JavaScript and Java Applets.

I have expressed my concerns about exposing this applications client side to any JavaScript. JavaScript is unable to carry the freight in such an application as this software development project will demand. JavaScript has traditionally been buggy, non-standard and too functional for its own good. I have changed my mind about potentially using JavaScript on the client. The reason for this change is that I know we may not get there from here. Where there is, is accurately captured in this video.

This video discusses the effect of using small amounts of JavaScript in a browser window, or in our case a Java Web Start application. The upgrade is primarily to do with Java and its Applets, not JavaScript. These changes in Java will be what sets off an entire new revolution of client-side computing. With the applications architecture being Java and JavaFX the users of this application will be provided with an elaborate interface that will establish new paradigm's and methods of user interaction. I think this is just the beginning. Many different directions can be taken on the client side as a result of these technologies and we will see robust, stable and secure client side processing that befits the users of this application. It is therefore time to adjust our thinking regarding JavaScript.
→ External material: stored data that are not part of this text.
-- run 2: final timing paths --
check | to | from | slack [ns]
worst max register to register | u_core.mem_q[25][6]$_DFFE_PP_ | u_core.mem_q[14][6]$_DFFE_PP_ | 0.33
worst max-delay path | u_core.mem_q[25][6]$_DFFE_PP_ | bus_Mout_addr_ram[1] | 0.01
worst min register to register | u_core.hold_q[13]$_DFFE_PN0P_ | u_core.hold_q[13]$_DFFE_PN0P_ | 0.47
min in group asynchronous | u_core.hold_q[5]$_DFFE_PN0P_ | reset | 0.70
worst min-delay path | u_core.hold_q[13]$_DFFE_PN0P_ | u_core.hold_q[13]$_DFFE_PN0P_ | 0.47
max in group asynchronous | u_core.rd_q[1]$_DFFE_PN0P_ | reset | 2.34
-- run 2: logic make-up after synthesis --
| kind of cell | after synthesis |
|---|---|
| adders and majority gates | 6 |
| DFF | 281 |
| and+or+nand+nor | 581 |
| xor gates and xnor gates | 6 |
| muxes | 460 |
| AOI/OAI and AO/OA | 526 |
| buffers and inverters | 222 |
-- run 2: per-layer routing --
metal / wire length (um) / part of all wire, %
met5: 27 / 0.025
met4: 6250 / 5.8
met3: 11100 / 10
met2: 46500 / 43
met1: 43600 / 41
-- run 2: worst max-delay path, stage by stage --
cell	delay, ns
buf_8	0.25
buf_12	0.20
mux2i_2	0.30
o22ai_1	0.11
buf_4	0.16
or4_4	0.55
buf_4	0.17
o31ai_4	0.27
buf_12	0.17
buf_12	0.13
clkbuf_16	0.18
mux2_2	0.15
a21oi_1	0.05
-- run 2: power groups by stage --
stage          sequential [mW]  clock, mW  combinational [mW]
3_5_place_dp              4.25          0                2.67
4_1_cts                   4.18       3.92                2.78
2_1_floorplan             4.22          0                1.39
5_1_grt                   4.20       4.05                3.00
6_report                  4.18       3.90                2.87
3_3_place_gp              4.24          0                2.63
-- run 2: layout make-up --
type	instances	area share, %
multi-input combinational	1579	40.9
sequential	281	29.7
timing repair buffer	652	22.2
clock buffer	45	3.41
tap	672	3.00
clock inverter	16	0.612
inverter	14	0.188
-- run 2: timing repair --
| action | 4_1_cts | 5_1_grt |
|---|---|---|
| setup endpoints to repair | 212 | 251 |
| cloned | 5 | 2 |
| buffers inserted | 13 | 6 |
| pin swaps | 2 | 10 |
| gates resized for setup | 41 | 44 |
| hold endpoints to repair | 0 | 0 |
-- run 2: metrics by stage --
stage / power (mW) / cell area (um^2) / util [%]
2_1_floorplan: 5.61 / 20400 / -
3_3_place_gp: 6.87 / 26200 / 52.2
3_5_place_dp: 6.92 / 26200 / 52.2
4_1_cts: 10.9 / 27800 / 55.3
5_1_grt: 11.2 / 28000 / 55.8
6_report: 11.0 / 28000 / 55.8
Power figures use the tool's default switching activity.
[src/rtl/id_issue_buffer.sv]
// rtl/id_issue_buffer.sv - DEPTH-entry decode-to-issue decoupling buffer with optional control-flow serialisation.
// Optional stall counter built when ID_ISSUE_BUFFER_PERF_EN is defined.
module id_issue_buffer #(
    parameter int DEPTH        = 2,
    parameter int DATA_W       = 128,
    parameter int CF_SERIALIZE = 0
) (
    input  logic                       clk_i,
    input  logic                       rst_i,
    input  logic                       flush_i,
    input  logic                       in_valid_i,
    input  logic [DATA_W-1:0]          in_data_i,
    input  logic                       in_ctrl_flow_i,
    output logic                       in_ready_o,
    output logic                       issue_valid_o,
    output logic [DATA_W-1:0]          issue_data_o,
    output logic                       issue_ctrl_flow_o,
    input  logic                       issue_ack_i,
    output logic [$clog2(DEPTH+1)-1:0] count_o,
    output logic [31:0]                stall_cnt_o
);

    localparam int CNT_W = $clog2(DEPTH + 1);
    localparam int PTR_W = (DEPTH > 1) ? $clog2(DEPTH) : 1;

    logic [DATA_W-1:0] mem_data [DEPTH];
    logic [DEPTH-1:0]  mem_cf;
    logic [PTR_W-1:0]  rd_ptr;
    logic [PTR_W-1:0]  wr_ptr;
    logic [CNT_W-1:0]  count;
    logic [CNT_W-1:0]  cf_cnt;
    logic              ack_eff;
    logic              cf_ok;
    logic              push;
    logic              pop;
    logic              cf_inc;
    logic              cf_dec;

    // Explicit wrap keeps non-power-of-two depths inside the array.
    function automatic logic [PTR_W-1:0] ptr_inc(input logic [PTR_W-1:0] p);
        return (p == PTR_W'(DEPTH - 1)) ? '0 : p + PTR_W'(1);
    endfunction

    assign issue_valid_o     = (count != '0);
    assign issue_data_o      = mem_data[rd_ptr];
    assign issue_ctrl_flow_o = issue_valid_o && mem_cf[rd_ptr];
    assign count_o           = count;

    assign ack_eff = issue_ack_i && issue_valid_o;

    always_comb begin
        cf_ok = 1'b1;
        if (CF_SERIALIZE != 0) begin
            cf_ok = (cf_cnt == '0) ||
                    ((cf_cnt == CNT_W'(1)) && ack_eff && issue_ctrl_flow_o);
        end
    end

    assign in_ready_o = !flush_i && ((count < CNT_W'(DEPTH)) || ack_eff) && cf_ok;
    assign push       = in_valid_i && in_ready_o;
    assign pop        = ack_eff;
    assign cf_inc     = push && in_ctrl_flow_i;
    assign cf_dec     = pop && issue_ctrl_flow_o;

    always_ff @(posedge clk_i) begin
        if (push) begin
            mem_data[wr_ptr] <= in_data_i;
            mem_cf[wr_ptr]   <= in_ctrl_flow_i;
        end
    end

    always_ff @(posedge clk_i) begin
        if (rst_i || flush_i) begin
            rd_ptr <= '0;
            wr_ptr <= '0;
            count  <= '0;
            cf_cnt <= '0;
        end else begin
            if (push) wr_ptr <= ptr_inc(wr_ptr);
            if (pop)  rd_ptr <= ptr_inc(rd_ptr);
            case ({push, pop})
                2'b10:   count <= count + CNT_W'(1);
                2'b01:   count <= count - CNT_W'(1);
                default: count <= count;
            endcase
            case ({cf_inc, cf_dec})
                2'b10:   cf_cnt <= cf_cnt + CNT_W'(1);
                2'b01:   cf_cnt <= cf_cnt - CNT_W'(1);
                default: cf_cnt <= cf_cnt;
            endcase
        end
    end

`ifdef ID_ISSUE_BUFFER_PERF_EN
    logic [31:0] stall_cnt;

    // Survives flush so the counter reflects whole-run back-pressure.
    always_ff @(posedge clk_i) begin
        if (rst_i) begin
            stall_cnt <= '0;
        end else if (in_valid_i && !in_ready_o && (stall_cnt != 32'hFFFF_FFFF)) begin
            stall_cnt <= stall_cnt + 32'd1;
        end
    end

    assign stall_cnt_o = stall_cnt;
`else
    assign stall_cnt_o = 32'd0;
`endif

endmodule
Up until now we had incorporated Google's Widget Toolkit (GWT) to render the necessary JavaScript code from Java. No actual JavaScript was to be hand written and that provides an acceptable level of JavaScript associated risk in the People, Ideas & Objects application. Does leaving the coding of this functionality through GWT still provide us with the types of technologies that are demonstrated in the video? I don't know, as the video was using some technologies that are not generally available today, but the presenter was talking throughout about a Java to JavaScript bridge. Possibly Sun has incorporated many of the same technologies as Google's GWT. Either way these new ideas are employing JavaScript in a very small role that has very limited actual work. (Messaging)

I feel reasonably safe with these technologies such that I am not willing to give up on any of the upside of the associated benefits.